I had all sorts of little stitchery projects going before Huck was born (a mere four years ago), but I put everything aside when he came along and haven’t returned to it since. (To my chagrin: I still owe a couple of quilt blocks to certain VERY UNDERSTANDING members of my virtual sewing circle, and I never even sent out my own fabric for them to magic into something wonderful. IT’S STILL ON MY LIST OF THINGS TO DO, THOUGH.) (I’m shouting at myself.)
We had planned to go to the zoo today to celebrate Beanie’s 12th (TWELFTH!!!!) birthday, but the rain foiled our plans. Perhaps next week. Among all the other delights of the zoo, I want to give Rilla and Huck a chance to pet a real sheep, feel the lanolin in its wool, for a little sheep-to-yarn rabbit trail I’ve planned for Rilla, who got knitting needles for Christmas. With pink cats on the ends! And how’s this for incentive to pick up my own needles: I was sent a KnitCrate package to review for my subscription-box series at GeekMom—it’s loverly. The two yarns they included are to swoon for. I’ll let you know when that post goes up, probably next week.
Some tempting new review copies arrived: The Water Castle, a middle-grade by Megan Frazer Blakemore, and Flora and the Flamingo by Molly Idle—gorgeous art on that one, reminiscent of the German illustrator Nikolaus Heidelbach, whose name I was recently wracking my brain to recall.

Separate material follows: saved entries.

`config.mk`:
```
export PLATFORM = sky130hd
export DESIGN_NAME = fwd_scoreboard_flat
export DESIGN_NICKNAME = d
export VERILOG_FILES = /design/src/rtl/fwd_scoreboard_if.sv /design/src/rtl/fwd_scoreboard.sv /design/src/flat_wrapper.sv
export SDC_FILE = /design/constraint.sdc
export NUM_CORES = 1
export LEC_CHECK = 0
export CORE_ASPECT_RATIO = 0.8
export CORE_MARGIN = 2
export CORE_UTILIZATION = 40
export DETAILED_ROUTE_END_ITERATION = 6
export PLACE_DENSITY = 0.93
export SYNTH_ARGS = -nofsm -noshare
export SYNTH_HDL_FRONTEND = slang
export SYNTH_SLANG_ARGS = --single-unit
export TNS_END_PERCENT = 10
```
`constraint.sdc`:
```
create_clock -name clk -period 5 [get_ports clk]
set_clock_uncertainty 0.2 [all_clocks]
set_input_delay 0.75 -clock clk [delete_from_list [all_inputs] [get_ports clk]]
set_output_delay 0.75 -clock clk [all_outputs]
set_load 0.05 [all_outputs]
```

Simple Pictures Are Best (illustrated by Tomie de Paola) is a book I remember giggling over with my little sisters long ago. Now I get to hear my kids giggle over it. And The Little House remains at the tippy-top of Huck’s best-loved books list.
Rose likes baking. I like cookies. We’re a good match.

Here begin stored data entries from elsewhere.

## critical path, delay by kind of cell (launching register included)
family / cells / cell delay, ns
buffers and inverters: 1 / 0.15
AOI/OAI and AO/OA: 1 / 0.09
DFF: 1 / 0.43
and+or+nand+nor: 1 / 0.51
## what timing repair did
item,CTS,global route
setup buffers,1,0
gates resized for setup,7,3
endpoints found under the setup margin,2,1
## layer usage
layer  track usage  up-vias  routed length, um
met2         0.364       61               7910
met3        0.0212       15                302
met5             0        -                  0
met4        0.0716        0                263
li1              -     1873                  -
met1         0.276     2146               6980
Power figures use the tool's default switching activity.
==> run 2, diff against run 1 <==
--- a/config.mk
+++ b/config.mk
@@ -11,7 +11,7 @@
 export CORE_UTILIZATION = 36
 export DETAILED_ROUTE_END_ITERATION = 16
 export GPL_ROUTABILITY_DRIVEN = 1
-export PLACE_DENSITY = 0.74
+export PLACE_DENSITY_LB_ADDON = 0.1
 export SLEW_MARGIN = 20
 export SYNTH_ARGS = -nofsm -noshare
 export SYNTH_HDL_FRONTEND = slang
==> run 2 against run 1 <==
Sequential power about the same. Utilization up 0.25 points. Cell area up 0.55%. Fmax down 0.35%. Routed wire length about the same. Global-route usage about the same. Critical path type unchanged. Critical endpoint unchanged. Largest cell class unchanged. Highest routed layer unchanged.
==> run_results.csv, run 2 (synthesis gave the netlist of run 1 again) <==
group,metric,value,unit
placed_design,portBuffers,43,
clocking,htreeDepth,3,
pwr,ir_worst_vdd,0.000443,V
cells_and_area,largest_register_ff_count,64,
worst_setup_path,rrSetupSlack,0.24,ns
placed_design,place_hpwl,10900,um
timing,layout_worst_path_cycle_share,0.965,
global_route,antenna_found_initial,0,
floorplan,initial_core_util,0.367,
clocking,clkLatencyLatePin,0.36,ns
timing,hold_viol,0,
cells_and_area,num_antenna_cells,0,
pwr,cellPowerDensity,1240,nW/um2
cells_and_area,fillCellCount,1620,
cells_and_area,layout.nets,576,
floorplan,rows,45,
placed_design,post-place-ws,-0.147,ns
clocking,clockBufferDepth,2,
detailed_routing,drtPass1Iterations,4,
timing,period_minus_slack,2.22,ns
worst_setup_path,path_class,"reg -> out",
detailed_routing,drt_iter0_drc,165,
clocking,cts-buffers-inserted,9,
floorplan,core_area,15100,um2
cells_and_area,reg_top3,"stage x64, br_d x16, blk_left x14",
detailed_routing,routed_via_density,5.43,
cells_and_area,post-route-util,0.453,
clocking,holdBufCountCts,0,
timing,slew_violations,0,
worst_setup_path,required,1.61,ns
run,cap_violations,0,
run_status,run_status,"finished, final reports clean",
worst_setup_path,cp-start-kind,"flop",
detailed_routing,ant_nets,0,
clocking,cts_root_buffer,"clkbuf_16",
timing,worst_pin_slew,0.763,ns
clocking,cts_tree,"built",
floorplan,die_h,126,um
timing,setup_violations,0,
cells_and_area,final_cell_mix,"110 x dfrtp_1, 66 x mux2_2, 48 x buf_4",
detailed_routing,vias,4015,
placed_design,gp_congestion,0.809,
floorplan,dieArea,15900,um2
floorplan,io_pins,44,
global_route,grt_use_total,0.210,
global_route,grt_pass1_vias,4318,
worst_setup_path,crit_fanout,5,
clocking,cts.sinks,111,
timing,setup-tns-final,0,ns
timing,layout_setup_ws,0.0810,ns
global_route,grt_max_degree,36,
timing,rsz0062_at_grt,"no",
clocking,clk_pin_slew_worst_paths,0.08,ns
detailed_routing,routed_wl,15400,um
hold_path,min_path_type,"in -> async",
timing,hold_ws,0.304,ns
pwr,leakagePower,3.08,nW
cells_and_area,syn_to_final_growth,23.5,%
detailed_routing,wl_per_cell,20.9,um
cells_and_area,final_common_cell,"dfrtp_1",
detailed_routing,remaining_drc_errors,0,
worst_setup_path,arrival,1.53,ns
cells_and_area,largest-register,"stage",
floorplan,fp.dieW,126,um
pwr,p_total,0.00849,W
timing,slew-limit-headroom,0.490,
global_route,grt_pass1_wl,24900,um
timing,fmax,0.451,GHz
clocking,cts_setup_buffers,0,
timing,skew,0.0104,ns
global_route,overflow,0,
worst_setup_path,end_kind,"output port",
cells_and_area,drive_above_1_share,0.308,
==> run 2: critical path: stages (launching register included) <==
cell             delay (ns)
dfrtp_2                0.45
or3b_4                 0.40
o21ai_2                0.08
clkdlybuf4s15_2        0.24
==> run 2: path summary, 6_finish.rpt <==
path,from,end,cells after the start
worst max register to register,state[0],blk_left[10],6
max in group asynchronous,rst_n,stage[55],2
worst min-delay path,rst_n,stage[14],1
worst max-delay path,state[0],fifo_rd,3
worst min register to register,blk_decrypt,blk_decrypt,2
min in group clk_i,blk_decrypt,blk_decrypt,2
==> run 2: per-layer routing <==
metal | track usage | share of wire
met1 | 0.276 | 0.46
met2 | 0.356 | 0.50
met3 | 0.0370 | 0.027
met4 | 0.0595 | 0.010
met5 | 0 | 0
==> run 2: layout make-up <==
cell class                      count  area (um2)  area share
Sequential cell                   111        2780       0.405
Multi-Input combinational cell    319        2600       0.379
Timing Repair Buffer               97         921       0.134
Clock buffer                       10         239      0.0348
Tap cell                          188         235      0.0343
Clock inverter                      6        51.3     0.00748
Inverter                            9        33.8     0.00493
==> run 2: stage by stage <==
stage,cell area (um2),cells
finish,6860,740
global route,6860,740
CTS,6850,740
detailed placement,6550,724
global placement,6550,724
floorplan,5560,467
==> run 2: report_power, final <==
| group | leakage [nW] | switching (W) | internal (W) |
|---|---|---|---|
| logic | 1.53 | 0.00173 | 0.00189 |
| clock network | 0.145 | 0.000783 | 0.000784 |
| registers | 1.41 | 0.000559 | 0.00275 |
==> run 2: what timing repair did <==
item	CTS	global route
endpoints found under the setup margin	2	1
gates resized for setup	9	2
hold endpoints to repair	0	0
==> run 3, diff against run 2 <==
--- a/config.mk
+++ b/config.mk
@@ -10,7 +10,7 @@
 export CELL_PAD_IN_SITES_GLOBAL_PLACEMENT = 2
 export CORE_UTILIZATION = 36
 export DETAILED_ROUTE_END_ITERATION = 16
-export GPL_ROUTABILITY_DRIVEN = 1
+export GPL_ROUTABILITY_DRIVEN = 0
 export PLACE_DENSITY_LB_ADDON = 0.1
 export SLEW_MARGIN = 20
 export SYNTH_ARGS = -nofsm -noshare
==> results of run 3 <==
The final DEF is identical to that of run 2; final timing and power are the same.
$ cat config.mk
export PLATFORM = sky130hd
export DESIGN_NAME = mult_seq_flat
export DESIGN_NICKNAME = d
export VERILOG_FILES = /design/src/rtl/mult_seq_if.sv /design/src/rtl/mult_seq.sv /design/src/flat_wrapper.sv
export SDC_FILE = /design/constraint.sdc
export NUM_CORES = 1
export LEC_CHECK = 0
export CAP_MARGIN = 20
export CORE_MARGIN = 1.5
export CORE_UTILIZATION = 48
export CTS_BUF_LIST = sky130_fd_sc_hd__clkbuf_16
export CTS_CLUSTER_DIAMETER = 120
export CTS_CLUSTER_SIZE = 40
export DETAILED_ROUTE_END_ITERATION = 6
export DONT_BUFFER_PORTS = 1
export MAX_ROUTING_LAYER = met4
export SETUP_SLACK_MARGIN = 0.05
export SLEW_MARGIN = 20
export SYNTH_ARGS = -nofsm -noshare
export SYNTH_HDL_FRONTEND = slang
export SYNTH_SLANG_ARGS = --single-unit
$ cat constraint.sdc
create_clock -name clk -period 3.9 [get_ports clk]
set_input_delay 0.78 -clock clk [delete_from_list [all_inputs] [get_ports clk]]
set_output_delay 0.78 -clock clk [all_outputs]
set_load 0.01 [all_outputs]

This time last year I was heading into a garden-lit binge: that wonderful collection of letters between Katharine S. White and Elizabeth Lawrence, which led to more books (rereads and first-time reads) by each, and some new bulbs in my garden. This year, oh joy! Netgalley delivered to my Kindle a new collection of Eudora Welty’s gardening letters, Tell About Night Flowers, forthcoming from University of Mississippi Press. This is the sort of thing that makes me giddy. This publisher is also responsible for the fascinating (so far; I’m not finished) book Crockett Johnson and Ruth Krauss: How an Unlikely Couple Found Love, Dodged the FBI, and Transformed Children’s Literature. I have many treasured books written and/or illustrated by these two, and until this book I had no idea they were a couple. I love literary couples.
What are you reading right now?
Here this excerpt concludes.